Today we were working on integrating Atom code with some hand-written
C, and one of my colleagues posed the question: Is it possible to use
Atom just for its task scheduler for existing C code?  This turns out
to be very simple.  It just requires a few combinators built on top of
'action'.

-- Call a C function with type 'void f(void)'.
call :: Name -> Atom ()
call n = action (\ _ -> n ++ "()") []

-- Call a C function in its own rule, atomically.
callAtomic :: Name -> Atom ()
callAtomic n = atom n $ call n

-- Call a C function atomically with a guard condition.
callGuardedAtomic :: E Bool -> Name -> Atom ()
callGuardedAtomic g n = atom n (cond g >> call n)

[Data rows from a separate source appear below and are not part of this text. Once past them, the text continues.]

`src/logic/smpd_pkg.sv`:
```
package smpd_pkg;

  // register map, byte addresses on the management bus
  localparam logic [7:0] ADDR_QUIESCENT_MODE_CONFIG   = 8'h1a;
  localparam logic [7:0] ADDR_RAIL_ENABLE_CONTROL     = 8'h2f;
  localparam logic [7:0] ADDR_REGULATOR_ENABLE_CONTROL = 8'h32;
  localparam logic [7:0] ADDR_POWER_OFF_SEQUENCE_STEP0 = 8'h58;
  localparam logic [7:0] ADDR_POWER_OFF_SEQUENCE_STEP1 = 8'h59;
  localparam logic [7:0] ADDR_POWER_OFF_SEQUENCE_STEP2 = 8'h5a;

  // field positions
  localparam int QUIESCENT_ENABLE_POS = 4;
  localparam int REG_ENABLE_POS       = 7;
  localparam int PG_AS_INPUT_POS      = 5;
  localparam int RAIL_A_POS           = 6;
  localparam int RAIL_B_POS           = 4;
  localparam int RAIL_C_POS           = 3;
  localparam int STEP_DELAY_LSB       = 4;

  // reset values
  localparam logic [7:0] RST_QUIESCENT_CONFIG = 8'h00;
  localparam logic [7:0] RST_RAIL_ENABLE      = 8'h58;
  localparam logic [7:0] RST_REG_ENABLE       = 8'h00;
  localparam logic [7:0] RST_STEP0            = 8'h11;
  localparam logic [7:0] RST_STEP1            = 8'h12;
  localparam logic [7:0] RST_STEP2            = 8'h14;
  localparam logic [2:0] RAILS_NONE           = 3'h0;

  // event sources, one bit each
  localparam int NUM_EVENTS = 12;
  localparam logic [11:0] EVT_PG_LOW_SET  = 12'h0_23f;
  localparam logic [11:0] EVT_VR_DISABLE  = 12'h0_21a;
  localparam logic [11:0] EVT_CLEARABLE   = 12'h0_dff;

  // timing, clock 20 MHz
  localparam int CLK_PERIOD_NS      = 50;
  localparam int SOFT_STOP_A_NS     = 1000;
  localparam int SOFT_STOP_B_NS     = 2000;
  localparam int SOFT_STOP_C_NS     = 500;
  localparam int DELAY_UNIT_NS      = 2000;
  localparam int PG_RELEASE_DELAY_NS = 5000;

  // least time rounded up to whole cycles, never below one
  function automatic logic [15:0] ns_to_cycles(input int ns);
    int c;
    c = (ns + CLK_PERIOD_NS - 1) / CLK_PERIOD_NS;
    if (c < 1) c = 1;
    return c[15:0];
  endfunction : ns_to_cycles

  localparam logic [15:0] SOFT_STOP_A_CYC = ns_to_cycles(SOFT_STOP_A_NS);
  localparam logic [15:0] SOFT_STOP_B_CYC = ns_to_cycles(SOFT_STOP_B_NS);
  localparam logic [15:0] SOFT_STOP_C_CYC = ns_to_cycles(SOFT_STOP_C_NS);
  localparam logic [15:0] DELAY_UNIT_CYC  = ns_to_cycles(DELAY_UNIT_NS);
  localparam logic [15:0] PG_RELEASE_CYC  = ns_to_cycles(PG_RELEASE_DELAY_NS);

  // high level power state, gray along the usual path
  typedef enum logic [3:0] {
    ST_INVALID_INPUT   = 4'h0,
    ST_PRE_ENABLE      = 4'h1,
    ST_ON_SEQ          = 4'h3,
    ST_REGULATION      = 4'h2,
    ST_OFF_SEQ         = 4'h6,
    ST_PIN_OFF         = 4'h7,
    ST_QUIESCENT       = 4'h5,
    ST_PG_OFF          = 4'h4,
    ST_FAULT_OFF       = 4'hc
  } smpd_state_type;

  typedef enum logic [1:0] {
    CAUSE_PIN   = 2'h0,
    CAUSE_PG_IN = 2'h1,
    CAUSE_FAULT = 2'h3
  } smpd_cause_type;

  // decoded register access from the bus front end
  typedef struct packed {
    logic       wr;
    logic       rd;
    logic [7:0] addr;
    logic [7:0] wdata;
  } smpd_bus_req_type;

endpackage : smpd_pkg

```
`src/logic/smpd_ctrl.sv`:
```
`timescale 1ns/1ps
//
// Overview of operation
// - secure pin fall: pull power-good, run off steps
// - pin rise restarts on steps, releases power-good
// - secure mode ignores bus enable bit writes
// - secure mode: zero writes to rail bits ignored
// - power-good input low: off steps, unlock enable
// - keep registers, keep others locked meanwhile
// - bus enable restarts, releases power-good, relocks
// - internal fault: off steps, power-good low
// - after fault ignore all enables, hold low
// - quiescent enable: pin disable enters quiescent
// - fault shutdown never enters quiescent
// - step waits longest soft-stop then delays
// - interrupt open-drain, active low, latched
// - interrupt holds until condition gone, cleared
// - status bits latch until one written clear; bit 9 clears only on reset
// - clear while condition persists re-raises
// - interrupt does not change regulator operation
// - twelve listed interrupt event sources
// - quiescent: all regulators off, no bus
// - idle: regulators on, bus allowed
// - pre-enable: switchers off, ldo on, pg low
// - fault off state; regulation sets enable bit
// - mask gates only interrupt and power-good
module smpd_ctrl
  import smpd_pkg::*;
(
  input  wire logic              clk,
  input  wire logic              rst,
  input  wire logic              secure_mode,
  input  wire logic              bulk_input_supply_valid,
  input  wire logic              regulator_enable_pin,
  input  wire logic              power_good_pin_in,
  output logic                   power_good_pin_out,
  output logic                   power_good_pin_oe,
  output logic                   general_status_irq_n_out,
  output logic                   general_status_irq_n_oe,
  input  wire logic [11:0]       event_cond,
  input  wire logic [11:0]       event_mask,
  input  wire logic [11:0]       event_clear,
  output logic [11:0]            event_status,
  input  wire smpd_bus_req_type  bus_req,
  output logic [7:0]             bus_rdata,
  output logic                   bus_access_ok,
  output logic [2:0]             rail_on,
  output logic                   ldo_on,
  output smpd_state_type         power_state
);

  ////////////////////////////////////////////////////////////////////////////
  // pin synchronisers, two flops before any logic reads them

  logic [1:0] en_sync_r;
  logic [1:0] pg_sync_r;
  logic [1:0] bulk_sync_r;
  logic [1:0] pg_own_r;
  logic       en_prev_r;

  always_ff @(posedge clk) begin
    if (rst) begin
      en_sync_r   <= 2'h0;
      pg_sync_r   <= 2'h3;
      bulk_sync_r <= 2'h0;
      en_prev_r   <= 1'b0;
      pg_own_r    <= 2'h3;
    end else begin
      en_sync_r   <= {en_sync_r[0], regulator_enable_pin};
      pg_sync_r   <= {pg_sync_r[0], power_good_pin_in};
      bulk_sync_r <= {bulk_sync_r[0], bulk_input_supply_valid};
      en_prev_r   <= en_sync_r[1];
      pg_own_r    <= {pg_own_r[0], power_good_pin_oe}; // own pull echoes through pg_sync_r
    end
  end

  wire pin_en   = en_sync_r[1];
  wire pin_fall = en_prev_r & ~pin_en;
  wire pin_rise = ~en_prev_r & pin_en;
  wire bulk_ok  = bulk_sync_r[1];

  ////////////////////////////////////////////////////////////////////////////
  // register file

  logic [7:0]     qcfg_r;
  logic [7:0]     rail_en_r;
  logic [7:0]     reg_en_r;
  logic [7:0]     step_r [3];
  logic           unlock_r;
  smpd_state_type state_r;
  smpd_state_type state_nxt;

  // quiescent state refuses the bus entirely
  assign bus_access_ok = (state_r != ST_QUIESCENT) && (state_r != ST_INVALID_INPUT);

  wire bus_wr   = bus_req.wr & bus_access_ok;
  wire wr_qcfg  = bus_wr && (bus_req.addr == ADDR_QUIESCENT_MODE_CONFIG);
  wire wr_rail  = bus_wr && (bus_req.addr == ADDR_RAIL_ENABLE_CONTROL);
  wire wr_ren   = bus_wr && (bus_req.addr == ADDR_REGULATOR_ENABLE_CONTROL);
  wire wr_step0 = bus_wr && (bus_req.addr == ADDR_POWER_OFF_SEQUENCE_STEP0);
  wire wr_step1 = bus_wr && (bus_req.addr == ADDR_POWER_OFF_SEQUENCE_STEP1);
  wire wr_step2 = bus_wr && (bus_req.addr == ADDR_POWER_OFF_SEQUENCE_STEP2);

  wire q_en    = qcfg_r[QUIESCENT_ENABLE_POS];
  wire pg_as_in = reg_en_r[PG_AS_INPUT_POS];

  // in secure mode the enable bit is locked unless the pg-input shutdown opened it
  wire ren_bit_wr_ok = ~secure_mode | unlock_r;
  wire bus_enable_cmd = wr_ren & bus_req.wdata[REG_ENABLE_POS] & ren_bit_wr_ok;

  // rail bits: secure mode lets software set them but never clear them
  localparam logic [7:0] RAIL_FIELD = 8'(1 << RAIL_A_POS | 1 << RAIL_B_POS | 1 << RAIL_C_POS);
  wire [7:0] rail_wr_val = secure_mode ? (rail_en_r | (bus_req.wdata & RAIL_FIELD))
                                       : ((rail_en_r & ~RAIL_FIELD) | (bus_req.wdata & RAIL_FIELD));

  // enable bit is owned by the sequencer; control bits follow the bus
  wire [7:0] ren_ctl_val = wr_ren ? (bus_req.wdata & ~(8'h01 << REG_ENABLE_POS))
                                  : (reg_en_r & ~(8'h01 << REG_ENABLE_POS));
  wire       ren_bit_nxt = (state_nxt == ST_REGULATION) || (state_nxt == ST_ON_SEQ);
  wire [7:0] reg_en_nxt  = ren_ctl_val | ({7'h00, ren_bit_nxt} << REG_ENABLE_POS);

  // config registers; contents survive every shutdown path
  always_ff @(posedge clk) begin
    if (rst) begin
      qcfg_r    <= RST_QUIESCENT_CONFIG;
      rail_en_r <= RST_RAIL_ENABLE;
      reg_en_r  <= RST_REG_ENABLE;
      step_r[0] <= RST_STEP0;
      step_r[1] <= RST_STEP1;
      step_r[2] <= RST_STEP2;
    end else begin
      if (wr_qcfg && !secure_mode) qcfg_r <= bus_req.wdata;
      if (wr_rail) rail_en_r <= rail_wr_val;
      reg_en_r <= reg_en_nxt;
      if (wr_step0 && !secure_mode) step_r[0] <= bus_req.wdata;
      if (wr_step1 && !secure_mode) step_r[1] <= bus_req.wdata;
      if (wr_step2 && !secure_mode) step_r[2] <= bus_req.wdata;
    end
  end

  // read mux, registered so the data output comes from a flop
  wire [7:0] rd_mux =
    (bus_req.addr == ADDR_QUIESCENT_MODE_CONFIG)    ? qcfg_r    :
    (bus_req.addr == ADDR_RAIL_ENABLE_CONTROL)      ? rail_en_r :
    (bus_req.addr == ADDR_REGULATOR_ENABLE_CONTROL) ? reg_en_r  :
    (bus_req.addr == ADDR_POWER_OFF_SEQUENCE_STEP0) ? step_r[0] :
    (bus_req.addr == ADDR_POWER_OFF_SEQUENCE_STEP1) ? step_r[1] :
    (bus_req.addr == ADDR_POWER_OFF_SEQUENCE_STEP2) ? step_r[2] : 8'h00;

  always_ff @(posedge clk) begin
    if (rst) bus_rdata <= 8'h00;
    else if (bus_req.rd) bus_rdata <= bus_access_ok ? rd_mux : 8'h00;
  end

  ////////////////////////////////////////////////////////////////////////////
  // event status and interrupt

  logic [11:0] status_r;
  // set wins over clear, so a persisting condition re-latches at once
  wire [11:0] status_nxt = (status_r & ~(event_clear & EVT_CLEARABLE)) | event_cond;
  wire [11:0] live       = status_r & ~event_mask;
  wire        irq_active = |live;
  wire        pg_evt_low = |(live & EVT_PG_LOW_SET);
  // fault shutdown ignores the mask: only the pins are gated by it
  wire        fault_trig = |(event_cond & EVT_VR_DISABLE);

  always_ff @(posedge clk) begin
    if (rst) status_r <= 12'h000;
    else status_r <= status_nxt;
  end

  assign event_status = status_r;

  // open-drain pins: output level fixed low, enable pulls the wire
  assign general_status_irq_n_out = 1'b0;
  assign general_status_irq_n_oe  = irq_active;

  ////////////////////////////////////////////////////////////////////////////
  // sequencer: state, step index, timer, rails

  smpd_cause_type cause_r;
  logic [1:0]     step_idx_r;
  logic           in_delay_r;
  logic [15:0]    timer_r;
  logic [2:0]     seq_rail_r;
  logic           pg_hold_r;

  // longest soft-stop among the rails of one step
  function automatic logic [15:0] longest_stop(input logic [2:0] m);
    logic [15:0] t;
    t = 16'h0001;
    if (m[2] && SOFT_STOP_A_CYC > t) t = SOFT_STOP_A_CYC;
    if (m[1] && SOFT_STOP_B_CYC > t) t = SOFT_STOP_B_CYC;
    if (m[0] && SOFT_STOP_C_CYC > t) t = SOFT_STOP_C_CYC;
    return t;
  endfunction : longest_stop

  function automatic logic [15:0] step_delay(input logic [7:0] s);
    return 16'(s[STEP_DELAY_LSB +: 2]) * DELAY_UNIT_CYC;
  endfunction : step_delay

  wire        timer_done = (timer_r == 16'h0000);
  wire        last_step  = (step_idx_r == 2'h2);
  wire        in_reg     = (state_r == ST_REGULATION) || (state_r == ST_ON_SEQ);

  // shutdown requests, priority fault > pg input > pin
  wire pg_trig  = secure_mode && pg_as_in && !pg_sync_r[1] && (state_r == ST_REGULATION)
                  && !power_good_pin_oe && !(|pg_own_r);
  wire pin_trig = secure_mode && pin_fall && in_reg;
  wire start_off = (fault_trig && in_reg) || pg_trig || pin_trig;
  smpd_cause_type new_cause;
  assign new_cause = fault_trig ? CAUSE_FAULT : (pg_trig ? CAUSE_PG_IN : CAUSE_PIN);

  // on-sequence requests: pin in pre-enable/pin-off/quiescent, bus after pg-input
  wire start_on_pin = pin_rise && ((state_r == ST_PRE_ENABLE) || (state_r == ST_PIN_OFF)
                      || (state_r == ST_QUIESCENT));
  wire start_on_bus = bus_enable_cmd && ((state_r == ST_PG_OFF) ||
                      (!secure_mode && (state_r == ST_PRE_ENABLE)));

  // next state; fault off only leaves through reset, the power cycle
  always_comb begin
    state_nxt = state_r;
    if (!bulk_ok && state_r != ST_FAULT_OFF) begin
      state_nxt = ST_INVALID_INPUT;
    end else begin
      case (state_r)
        ST_INVALID_INPUT: state_nxt = ST_PRE_ENABLE;
        ST_PRE_ENABLE,
        ST_PIN_OFF,
        ST_QUIESCENT: if (start_on_pin) state_nxt = ST_ON_SEQ;
        ST_PG_OFF: if (start_on_bus) state_nxt = ST_ON_SEQ;
        ST_ON_SEQ,
        ST_REGULATION: if (start_off) state_nxt = ST_OFF_SEQ;
        ST_OFF_SEQ: begin
          if (fault_trig && cause_r != CAUSE_FAULT) state_nxt = ST_OFF_SEQ;
          else if (in_delay_r && timer_done && last_step) begin
            if (cause_r == CAUSE_FAULT) state_nxt = ST_FAULT_OFF;
            else if (cause_r == CAUSE_PG_IN) state_nxt = ST_PG_OFF;
            else if (q_en) state_nxt = ST_QUIESCENT;
            else state_nxt = ST_PIN_OFF;
          end
        end
        ST_FAULT_OFF: state_nxt = ST_FAULT_OFF;
        default: state_nxt = ST_INVALID_INPUT;
      endcase
      if (state_r == ST_ON_SEQ && !start_off && in_delay_r && timer_done
          && last_step && !pg_hold_r) state_nxt = ST_REGULATION;
    end
  end

  wire entering_off = (state_nxt == ST_OFF_SEQ) && (state_r != ST_OFF_SEQ);
  wire entering_on  = (state_nxt == ST_ON_SEQ) && (state_r != ST_ON_SEQ);
  wire seq_active   = (state_r == ST_OFF_SEQ) || (state_r == ST_ON_SEQ);
  wire step_adv     = seq_active && in_delay_r && timer_done && !last_step;
  wire to_delay     = seq_active && !in_delay_r && timer_done;

  // step: rails change, wait longest soft-stop, then the programmed delay
  always_ff @(posedge clk) begin
    if (rst) begin
      state_r    <= ST_INVALID_INPUT;
      cause_r    <= CAUSE_PIN;
      step_idx_r <= 2'h0;
      in_delay_r <= 1'b0;
      timer_r    <= 16'h0000;
    end else begin
      state_r <= state_nxt;
      if (entering_off || (state_r == ST_OFF_SEQ && fault_trig && cause_r != CAUSE_FAULT))
        cause_r <= entering_off ? new_cause : CAUSE_FAULT;
      if (entering_off || entering_on) begin
        step_idx_r <= 2'h0;
        in_delay_r <= 1'b0;
        timer_r    <= longest_stop(step_r[0][2:0]) - 16'h0001;
      end else if (to_delay) begin
        in_delay_r <= 1'b1;
        timer_r    <= step_delay(step_r[step_idx_r]);
      end else if (step_adv) begin
        step_idx_r <= step_idx_r + 2'h1;
        in_delay_r <= 1'b0;
        timer_r    <= longest_stop(step_r[step_idx_r + 2'h1][2:0]) - 16'h0001;
      end else if (!timer_done) begin
        timer_r <= timer_r - 16'h0001;
      end
    end
  end

  // rails driven by the sequencer, then gated by the rail enable bits
  wire [2:0] step_mask_now = (entering_off || entering_on) ? step_r[0][2:0]
                             : step_r[step_idx_r + 2'h1][2:0];
  wire       step_load     = entering_off || entering_on || step_adv;
  wire       going_on      = entering_on || (state_r == ST_ON_SEQ && !entering_off);

  always_ff @(posedge clk) begin
    if (rst) seq_rail_r <= RAILS_NONE;
    else if (state_nxt == ST_INVALID_INPUT || state_nxt == ST_QUIESCENT) seq_rail_r <= RAILS_NONE;
    else if (step_load && going_on) seq_rail_r <= seq_rail_r | step_mask_now;
    else if (step_load) seq_rail_r <= seq_rail_r & ~step_mask_now;
  end

  assign rail_on = seq_rail_r & {rail_en_r[RAIL_A_POS], rail_en_r[RAIL_B_POS],
                                 rail_en_r[RAIL_C_POS]};
  assign ldo_on  = (state_r != ST_QUIESCENT) && (state_r != ST_INVALID_INPUT);
  assign power_state = state_r;

  ////////////////////////////////////////////////////////////////////////////
  // power-good release delay and pg-input unlock

  logic [15:0] pg_cnt_r;
  wire last_on_delay_done = (state_r == ST_ON_SEQ) && in_delay_r && timer_done && last_step;

  // pull power-good low from the start of a shutdown until release delay ends
  always_ff @(posedge clk) begin
    if (rst) begin
      pg_hold_r <= 1'b1;
      pg_cnt_r  <= 16'h0000;
    end else if (state_nxt != ST_ON_SEQ && state_nxt != ST_REGULATION) begin
      pg_hold_r <= 1'b1;
      pg_cnt_r  <= 16'h0000;
    end else if (last_on_delay_done && pg_hold_r) begin
      if (pg_cnt_r == PG_RELEASE_CYC - 16'h0001) pg_hold_r <= 1'b0;
      else pg_cnt_r <= pg_cnt_r + 16'h0001;
    end
  end

  // only the enable bit opens during pg-input shutdown; closes on re-enable
  always_ff @(posedge clk) begin
    if (rst) unlock_r <= 1'b0;
    else if (entering_off && new_cause == CAUSE_PG_IN) unlock_r <= 1'b1;
    else if (entering_on || state_nxt == ST_FAULT_OFF) unlock_r <= 1'b0;
  end

  assign power_good_pin_out = 1'b0;
  assign power_good_pin_oe  = pg_hold_r || pg_evt_low;
endmodule : smpd_ctrl

```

Then scheduling a collection of tasks becomes easy:

-- 20 millisecond tasks.
period 20 $ do
  callAtomic "task1"
  callAtomic "task2"

-- 5 millisecond tasks.
period 5 $ do
  callAtomic "task3"
  callAtomic "task4"

-- 1 millisecond tasks.
period 1 $ do
  callGuardedAtomic task5Ready "task5"
  callGuardedAtomic task6Ready "task6"


I'll added these 'call' combinators in the next release of Atom.